_Work request_:
Copy every line below where the string "enum" is found.

*** Record excerpts Section Begins ***

**src/rtl/vga_pkg.sv**
```systemverilog
// +----------------------------------------------------------------------+
// | vga_pkg: shared types and constants for the VGA pixel path.          |
// | Rev 1.0                                                              |
// +----------------------------------------------------------------------+
`default_nettype none

package vga_pkg;

  typedef enum logic [1:0] {
    SYNC       = 2'd0,
    BACKPORCH  = 2'd1,
    ACTIVE     = 2'd2,
    FRONTPORCH = 2'd3
  } vga_state_t;

  typedef enum logic {
    F_IDLE = 1'b0,
    F_REQ  = 1'b1
  } fetch_state_t;

  localparam int WORD_BITS    = 32;
  localparam int H_ACTIVE_DEF = 640;

endpackage

`default_nettype wire

```
**src/rtl/vga_word_buffer.sv**
```systemverilog
// +----------------------------------------------------------------------+
// | vga_word_buffer: shift register SR backed by holding register HR.    |
// | Rev 1.0                                                              |
// +----------------------------------------------------------------------+
`default_nettype none

module vga_word_buffer
  import vga_pkg::*;
(
  input  logic                 clk,
  input  logic                 rst,
  input  logic                 flush_i,
  input  logic                 load_sr_i,
  input  logic                 load_hr_i,
  input  logic                 shift_i,
  input  logic                 reload_i,
  input  logic [WORD_BITS-1:0] word_i,
  output logic                 msb_o,
  output logic                 sr_valid_o,
  output logic                 hr_valid_o,
  output logic                 empty_o
);

  logic [WORD_BITS-1:0] sr_q, sr_d, hr_q, hr_d;
  logic                 srv_q, srv_d, hrv_q, hrv_d;

  // A load into HR is applied after the reload so a word arriving on the
  // reload cycle refills HR instead of being lost.
  always_comb begin
    sr_d  = sr_q;
    srv_d = srv_q;
    hr_d  = hr_q;
    hrv_d = hrv_q;
    if (flush_i) begin
      srv_d = 1'b0;
      hrv_d = 1'b0;
    end else begin
      if (reload_i) begin
        sr_d  = hr_q;
        srv_d = hrv_q;
        hrv_d = 1'b0;
      end else if (shift_i) begin
        sr_d = {sr_q[WORD_BITS-2:0], 1'b0};
      end
      if (load_sr_i) begin
        sr_d  = word_i;
        srv_d = 1'b1;
      end
      if (load_hr_i) begin
        hr_d  = word_i;
        hrv_d = 1'b1;
      end
    end
  end

  always_ff @(posedge clk or posedge rst) begin
    if (rst) begin
      sr_q  <= '0;
      hr_q  <= '0;
      srv_q <= 1'b0;
      hrv_q <= 1'b0;
    end else begin
      sr_q  <= sr_d;
      hr_q  <= hr_d;
      srv_q <= srv_d;
      hrv_q <= hrv_d;
    end
  end

  assign msb_o      = sr_q[WORD_BITS-1];
  assign sr_valid_o = srv_q;
  assign hr_valid_o = hrv_q;
  assign empty_o    = !srv_q && !hrv_q;

endmodule

`default_nettype wire

```
**src/rtl/vga_pixel_shifter.sv**
```systemverilog
// +----------------------------------------------------------------------+
// | vga_pixel_shifter: fetches frame words and serialises them MSB-first |
// | into a 1-bpp pixel stream. Rev 1.0                                   |
// +----------------------------------------------------------------------+
`default_nettype none

module vga_pixel_shifter
  import vga_pkg::*;
#(
  parameter logic [31:0] BASE_ADDR  = 32'h0,
  parameter int          PIX_REPEAT = 2,
  parameter int          H_ACTIVE   = H_ACTIVE_DEF
) (
  input  logic                 clk,
  input  logic                 rst,
  input  logic [1:0]           VGA_state,
  input  logic                 frame_start,
  input  logic [WORD_BITS-1:0] data_to_VGA,
  input  logic                 data_valid,
  output logic                 word_req,
  output logic [31:0]          VGA_request_address,
  output logic                 pixel_out,
  output logic                 underrun
);

  localparam int WORDS_PER_LINE = H_ACTIVE / (WORD_BITS * PIX_REPEAT);
  localparam int FW             = $clog2(WORDS_PER_LINE + 1);
  localparam int RW             = (PIX_REPEAT > 1) ? $clog2(PIX_REPEAT) : 1;
  localparam logic [FW-1:0] WPL_C    = FW'(WORDS_PER_LINE);
  localparam logic [RW-1:0] REP_LAST = RW'(PIX_REPEAT - 1);
  localparam logic [31:0]   WPL_ADDR = 32'(WORDS_PER_LINE);

  fetch_state_t  fst_q, fst_d;
  logic [31:0]   addr_q, addr_d, base_q, base_d;
  logic [FW-1:0] fetched_q, fetched_d;
  logic [RW-1:0] rep_q, rep_d;
  logic [4:0]    bit_q, bit_d;
  logic          underrun_q, underrun_d, pixel_q, pixel_d, act_q, act_d;

  vga_state_t st;
  logic in_active, line_end, shifting, rep_wrap, reload;
  logic flush, load_sr, load_hr;
  logic msb, sr_valid, hr_valid, buf_empty;

  assign st        = vga_state_t'(VGA_state);
  assign in_active = (st == ACTIVE);
  assign line_end  = act_q && !in_active;
  assign shifting  = in_active && sr_valid;
  assign rep_wrap  = shifting && (rep_q == REP_LAST);
  assign reload    = rep_wrap && (bit_q == 5'd31);

  vga_word_buffer u_buf (
    .clk        (clk),
    .rst        (rst),
    .flush_i    (flush),
    .load_sr_i  (load_sr),
    .load_hr_i  (load_hr),
    .shift_i    (rep_wrap && !reload),
    .reload_i   (reload),
    .word_i     (data_to_VGA),
    .msb_o      (msb),
    .sr_valid_o (sr_valid),
    .hr_valid_o (hr_valid),
    .empty_o    (buf_empty)
  );

  always_comb begin
    fst_d      = fst_q;
    addr_d     = addr_q;
    base_d     = base_q;
    fetched_d  = fetched_q;
    rep_d      = rep_q;
    bit_d      = bit_q;
    underrun_d = underrun_q;
    act_d      = in_active;
    pixel_d    = shifting ? msb : 1'b0;
    flush      = 1'b0;
    load_sr    = 1'b0;
    load_hr    = 1'b0;
    if (frame_start) begin
      fst_d      = F_IDLE;
      addr_d     = BASE_ADDR;
      base_d     = BASE_ADDR;
      fetched_d  = '0;
      rep_d      = '0;
      bit_d      = '0;
      underrun_d = 1'b0;
      pixel_d    = 1'b0;
      flush      = 1'b1;
    end else if (line_end) begin
      // Realign from the line base so a stalled line cannot skew the next.
      fst_d     = F_IDLE;
      addr_d    = base_q + WPL_ADDR;
      base_d    = base_q + WPL_ADDR;
      fetched_d = '0;
      rep_d     = '0;
      bit_d     = '0;
      flush     = 1'b1;
    end else begin
      case (fst_q)
        F_IDLE: begin
          if ((st == BACKPORCH || in_active) && !hr_valid && fetched_q < WPL_C)
            fst_d = F_REQ;
        end
        F_REQ: begin
          if (data_valid) begin
            if (buf_empty && !in_active) load_sr = 1'b1;
            else                         load_hr = 1'b1;
            addr_d    = addr_q + 32'd1;
            fetched_d = fetched_q + FW'(1);
            fst_d     = F_IDLE;
          end
        end
        default: fst_d = F_IDLE;
      endcase
      if (shifting) begin
        rep_d = rep_wrap ? '0 : rep_q + RW'(1);
        if (rep_wrap) bit_d = bit_q + 5'd1;
      end
      // Once every word of the line has been fetched, an empty HR is expected.
      if (reload && !hr_valid && fetched_q != WPL_C)
        underrun_d = 1'b1;
    end
  end

  always_ff @(posedge clk or posedge rst) begin
    if (rst) begin
      fst_q      <= F_IDLE;
      addr_q     <= BASE_ADDR;
      base_q     <= BASE_ADDR;
      fetched_q  <= '0;
      rep_q      <= '0;
      bit_q      <= '0;
      underrun_q <= 1'b0;
      pixel_q    <= 1'b0;
      act_q      <= 1'b0;
    end else begin
      fst_q      <= fst_d;
      addr_q     <= addr_d;
      base_q     <= base_d;
      fetched_q  <= fetched_d;
      rep_q      <= rep_d;
      bit_q      <= bit_d;
      underrun_q <= underrun_d;
      pixel_q    <= pixel_d;
      act_q      <= act_d;
    end
  end

  assign word_req            = (fst_q == F_REQ);
  assign VGA_request_address = addr_q;
  assign pixel_out           = pixel_q;
  assign underrun            = underrun_q;

endmodule

`default_nettype wire

```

*** Record excerpts Section Ends ***

_Answer space_:
  typedef enum logic [1:0] {
  typedef enum logic {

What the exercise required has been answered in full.